The student news of St. Paul Academy and Summit School

Elizabeth Trevathan

COVID-19 vaccinations are currently underway with over 1.2 million Minnesotans who have received at least one dose and 750,000 people with a completed vaccine series.

[SUSTAINABILITY & ETHICS] Prioritizing vaccinations for elders? It’s not as simple as it seems

March 18, 2021

COVID-19 vaccinations are currently underway with over 1.2 million Minnesotans who have received at least one dose and 750,000 people with a completed vaccine series. The state’s decision to focus on age groups has caused 91% of the vaccinated population to be white people while only 82% of the total MMinnesotan population is white. The United States has a history of reducing the accessibility of health care to communities of color, and COVID-19 is proof of Minnesota continuing the trend.

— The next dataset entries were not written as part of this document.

[src/rtl/hilo_pkg.sv]
`timescale 1ns/1ps
package hilo_pkg;

   typedef enum logic [3:0] {
      HL_MUL   = 4'd0,
      HL_MADD  = 4'd1,
      HL_MSUB  = 4'd2,
      HL_DIV   = 4'd3,
      HL_MULLO = 4'd4,
      HL_RDHI  = 4'd5,
      HL_RDLO  = 4'd6,
      HL_WRHI  = 4'd7,
      HL_WRLO  = 4'd8
   } hl_op_e;

   function automatic logic hl_is_read(input logic [3:0] code);
      return (code == HL_RDHI) || (code == HL_RDLO);
   endfunction

endpackage

[src/rtl/hilo_mul.sv]
`timescale 1ns/1ps
module hilo_mul #(
   parameter int W    = 32,
   parameter int IMPL = 0
) (
   input  logic [W-1:0]   a,
   input  logic [W-1:0]   b,
   input  logic           sgn,
   output logic [2*W-1:0] prod
);
   localparam int PW = 2 * W;

   logic [PW-1:0] xa;
   logic [PW-1:0] xb;

   // sign- or zero-extend to full width; the low PW bits of the product
   // are then correct for both interpretations
   assign xa = {{W{sgn & a[W-1]}}, a};
   assign xb = {{W{sgn & b[W-1]}}, b};

   if (IMPL == 0) begin : g_op
      assign prod = xa * xb;
   end else begin : g_arr
      logic [PW-1:0] acc [0:PW];
      assign acc[0] = '0;
      for (genvar i = 0; i < PW; i++) begin : g_row
         assign acc[i+1] = acc[i] + (xa[i] ? (xb << i) : '0);
      end
      assign prod = acc[PW];
   end

endmodule

[src/rtl/hilo_div.sv]
`timescale 1ns/1ps
module hilo_div #(
   parameter int W    = 32,
   parameter int STEP = 1
) (
   input  logic         clk,
   input  logic         rst_n,
   input  logic         start,
   input  logic         sgn,
   input  logic [W-1:0] dvd,
   input  logic [W-1:0] dvs,
   output logic         busy,
   output logic         done,
   output logic [W-1:0] quo,
   output logic [W-1:0] rem
);
   localparam int CYC = W / STEP;
   localparam int CW  = $clog2(CYC + 1);

   logic [W-1:0]  r_q;
   logic [W-1:0]  q_q;
   logic [W-1:0]  d_q;
   logic [CW-1:0] cnt_q;
   logic          busy_q;
   logic          negq_q;
   logic          negr_q;

   logic [W-1:0]  mag_a;
   logic [W-1:0]  mag_b;

   assign mag_a = (sgn && dvd[W-1]) ? -dvd : dvd;
   assign mag_b = (sgn && dvs[W-1]) ? -dvs : dvs;

   // restoring steps chained STEP deep per cycle
   logic [W-1:0] r_ch [0:STEP];
   logic [W-1:0] q_ch [0:STEP];

   assign r_ch[0] = r_q;
   assign q_ch[0] = q_q;

   for (genvar k = 0; k < STEP; k++) begin : g_step
      logic [W:0]   sh;
      logic         ge;
      logic [W-1:0] sub;
      assign sh  = {r_ch[k], q_ch[k][W-1]};
      assign ge  = (sh >= {1'b0, d_q});
      assign sub = sh[W-1:0] - d_q;
      assign r_ch[k+1] = ge ? sub : sh[W-1:0];
      assign q_ch[k+1] = {q_ch[k][W-2:0], ge};
   end

   assign busy = busy_q;
   assign done = busy_q && (cnt_q == CW'(1));
   assign quo  = negq_q ? -q_ch[STEP] : q_ch[STEP];
   assign rem  = negr_q ? -r_ch[STEP] : r_ch[STEP];

   always_ff @(posedge clk or negedge rst_n) begin
      if (!rst_n) begin
         busy_q <= 1'b0;
         cnt_q  <= '0;
         r_q    <= '0;
         q_q    <= '0;
         d_q    <= '0;
         negq_q <= 1'b0;
         negr_q <= 1'b0;
      end else if (start) begin
         busy_q <= 1'b1;
         cnt_q  <= CW'(CYC);
         r_q    <= '0;
         q_q    <= mag_a;
         d_q    <= mag_b;
         negq_q <= sgn & (dvd[W-1] ^ dvs[W-1]);
         negr_q <= sgn & dvd[W-1];
      end else if (busy_q) begin
         r_q   <= r_ch[STEP];
         q_q   <= q_ch[STEP];
         cnt_q <= cnt_q - CW'(1);
         if (done) busy_q <= 1'b0;
      end
   end

endmodule

[src/rtl/hilo_muldiv.sv]
`timescale 1ns/1ps
module hilo_muldiv
   import hilo_pkg::*;
#(
   parameter int DATA_W   = 32,
   parameter int DIV_STEP = 1,
   parameter int MUL_IMPL = 0
) (
   input  logic              clk,
   input  logic              rst_n,
   input  logic              op_valid,
   input  logic [3:0]        op_code,
   input  logic              op_signed,
   input  logic [DATA_W-1:0] opnd_a,
   input  logic [DATA_W-1:0] opnd_b,
   output logic              busy,
   output logic              rd_valid,
   output logic [DATA_W-1:0] rd_data
);
   localparam int PW      = 2 * DATA_W;
   localparam int DIV_CYC = DATA_W / DIV_STEP;

   if (DATA_W < 4) begin : g_bad_width
      $error("hilo_muldiv: DATA_W must be at least 4");
   end
   if (DIV_STEP < 1 || (DATA_W % DIV_STEP) != 0) begin : g_bad_step
      $error("hilo_muldiv: DIV_STEP must divide DATA_W");
   end
   if (MUL_IMPL != 0 && MUL_IMPL != 1) begin : g_bad_impl
      $error("hilo_muldiv: MUL_IMPL must be 0 or 1");
   end

   logic [DATA_W-1:0] hi_q;
   logic [DATA_W-1:0] lo_q;
   logic              rd_valid_q;
   logic [DATA_W-1:0] rd_data_q;
   logic              pend_q;
   logic              pend_hi_q;

   logic [PW-1:0]     prod;
   logic              div_busy;
   logic              div_done;
   logic [DATA_W-1:0] div_quo;
   logic [DATA_W-1:0] div_rem;

   logic              acc;
   logic              rd_during_busy;
   logic              hold_hit;
   logic              hold_hi;
   logic [PW-1:0]     pair;
   logic [PW-1:0]     pair_add;
   logic [PW-1:0]     pair_sub;

   hilo_mul #(.W(DATA_W), .IMPL(MUL_IMPL)) u_mul (
      .a    (opnd_a),
      .b    (opnd_b),
      .sgn  (op_signed),
      .prod (prod)
   );

   hilo_div #(.W(DATA_W), .STEP(DIV_STEP)) u_div (
      .clk   (clk),
      .rst_n (rst_n),
      .start (acc && (op_code == HL_DIV)),
      .sgn   (op_signed),
      .dvd   (opnd_a),
      .dvs   (opnd_b),
      .busy  (div_busy),
      .done  (div_done),
      .quo   (div_quo),
      .rem   (div_rem)
   );

   assign acc            = op_valid && !div_busy;
   assign rd_during_busy = op_valid && div_busy && hl_is_read(op_code);
   assign hold_hit       = div_done && (pend_q || rd_during_busy);
   assign hold_hi        = pend_q ? pend_hi_q : (op_code == HL_RDHI);

   assign pair     = {hi_q, lo_q};
   assign pair_add = pair + prod;
   assign pair_sub = pair - prod;

   // result pair
   always_ff @(posedge clk or negedge rst_n) begin
      if (!rst_n) begin
         hi_q <= '0;
         lo_q <= '0;
      end else if (div_done) begin
         hi_q <= div_rem;
         lo_q <= div_quo;
      end else if (acc) begin
         case (op_code)
            HL_MUL:  {hi_q, lo_q} <= prod;
            HL_MADD: {hi_q, lo_q} <= pair_add;
            HL_MSUB: {hi_q, lo_q} <= pair_sub;
            HL_WRHI: hi_q <= opnd_a;
            HL_WRLO: lo_q <= opnd_a;
            default: ;
         endcase
      end
   end

   // parked read while dividing
   always_ff @(posedge clk or negedge rst_n) begin
      if (!rst_n) begin
         pend_q    <= 1'b0;
         pend_hi_q <= 1'b0;
      end else if (div_done) begin
         pend_q    <= 1'b0;
      end else if (rd_during_busy && !pend_q) begin
         pend_q    <= 1'b1;
         pend_hi_q <= (op_code == HL_RDHI);
      end
   end

   // read-back port
   always_ff @(posedge clk or negedge rst_n) begin
      if (!rst_n) begin
         rd_valid_q <= 1'b0;
         rd_data_q  <= '0;
      end else begin
         rd_valid_q <= 1'b0;
         if (hold_hit) begin
            rd_valid_q <= 1'b1;
            rd_data_q  <= hold_hi ? div_rem : div_quo;
         end else if (acc) begin
            case (op_code)
               HL_MULLO: begin
                  rd_valid_q <= 1'b1;
                  rd_data_q  <= prod[DATA_W-1:0];
               end
               HL_RDHI: begin
                  rd_valid_q <= 1'b1;
                  rd_data_q  <= hi_q;
               end
               HL_RDLO: begin
                  rd_valid_q <= 1'b1;
                  rd_data_q  <= lo_q;
               end
               default: ;
            endcase
         end
      end
   end

   assign busy     = div_busy;
   assign rd_valid = rd_valid_q;
   assign rd_data  = rd_data_q;

endmodule

[config.mk]
export PLATFORM = sky130hd
export DESIGN_NAME = hilo_muldiv
export DESIGN_NICKNAME = d
export VERILOG_FILES = /design/src/rtl/hilo_pkg.sv /design/src/rtl/hilo_mul.sv /design/src/rtl/hilo_div.sv /design/src/rtl/hilo_muldiv.sv
export SDC_FILE = /design/constraint.sdc
export NUM_CORES = 2
export LEC_CHECK = 0
export BUFFER_PORTS_ARGS = -buffer_cell sky130_fd_sc_hd__buf_2
export CAP_MARGIN = 10
export CORE_MARGIN = 2
export CORE_UTILIZATION = 60
export CTS_CLUSTER_SIZE = 24
export DETAILED_ROUTE_END_ITERATION = 8
export PLACE_DENSITY = 0.81
export SLEW_MARGIN = 20
export SYNTH_ARGS = -nofsm -noshare
export SYNTH_HDL_FRONTEND = slang
export SYNTH_SLANG_ARGS = --single-unit
[constraint.sdc]
create_clock -name clk -period 5.7 [get_ports clk]
set_input_delay 0.285 -clock clk [delete_from_list [all_inputs] [get_ports clk]]
set_output_delay 0.285 -clock clk [all_outputs]
set_load 0.05 [all_outputs]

The Minnesota Department of Health released data on vaccinations by race on Mar. 5 along with a news release stating they plan to give more doses and expand vaccination locations to communities of color. Before the release, there wasn’t a large force by the government to distribute vaccines to people of color, as shown in the data. A few local news organizations, including The Star Tribune quickly reported that equity was not a deciding factor in Governor Tim Walz’s vaccine distribution groups. The state is following a trend magnified by the pandemic.
Throughout the pandemic, the government has provided less testing in communities of color. Because of distrust and lack of insurance, people of color have often waited to receive healthcare until necessary. Undocumented immigrants often don’t have primary care providers or insurance, making finding a COVID-19 test challenging. They also are afraid of being deported and refuse to give out information in fear the government would use it against them. Furthermore, people of color are more likely to rely on each paycheck, and undocummented immigrants can’t collect unemployment. People of color are also statistically more likely to be essential workers, to be unable to work from home, and to have preexisting health conditions that make COVID-19 more dangerous for them. Testing positive and losing the capability to work leaves them unable to pay rent or buy food for their families. It is a privilege to stay home and stay safe from COVID-19, one that doesn’t apply to most people of color in Minnesota.
Only 1.6% of the vaccinated population are Hispanic, and 4.8% of the Minnesotan population is Hispanic. Only 3.5% of the vaccinated population are African-American, and 6% of the Minnesotan population is African-American. Latinx people have the highest rate of COVID-19 deaths of 458 per 100,000 residents. Native American people follow with 327 deaths per 100,000 residents. White people have the lowest rate of 73 deaths per 100,000 residents.
The lack of vaccinations in communities of color is due to numerous socioeconomic factors including, distrust of the government based on the government’s reputation of providing reduced accessibility of healthcare to communities of color. An example of where the mistrust comes from is a federal study of syphilis that used Black people as test subjects from the 1930s through the 1970s while the government properly treated white people for the disease. Now, there are simply fewer available vaccines in areas that are predominantly people of color.
Statistically, white people do live longer than people of color due to socioeconomic factors such as healthcare, and high-quality healthcare being inaccessible to communities of color. 53% of people with at least one dose are 65 years old or older, but 93% of Minnesotans over the age of 65 are white. The government’s decision to vaccinate based on age caused huge discrepancies in vaccinations based on race. For example, less than 1% of the distributed vaccines have gone to Native Americans, according to the Minnesota Department of Health, even though Native Americans have the highest case fatality rate of 1.9%.
The percentage of vaccinated people of color is low compared to the risk COVID-19 has for them, but it’s not surprising compared to the U.S. and Minnesota’s history.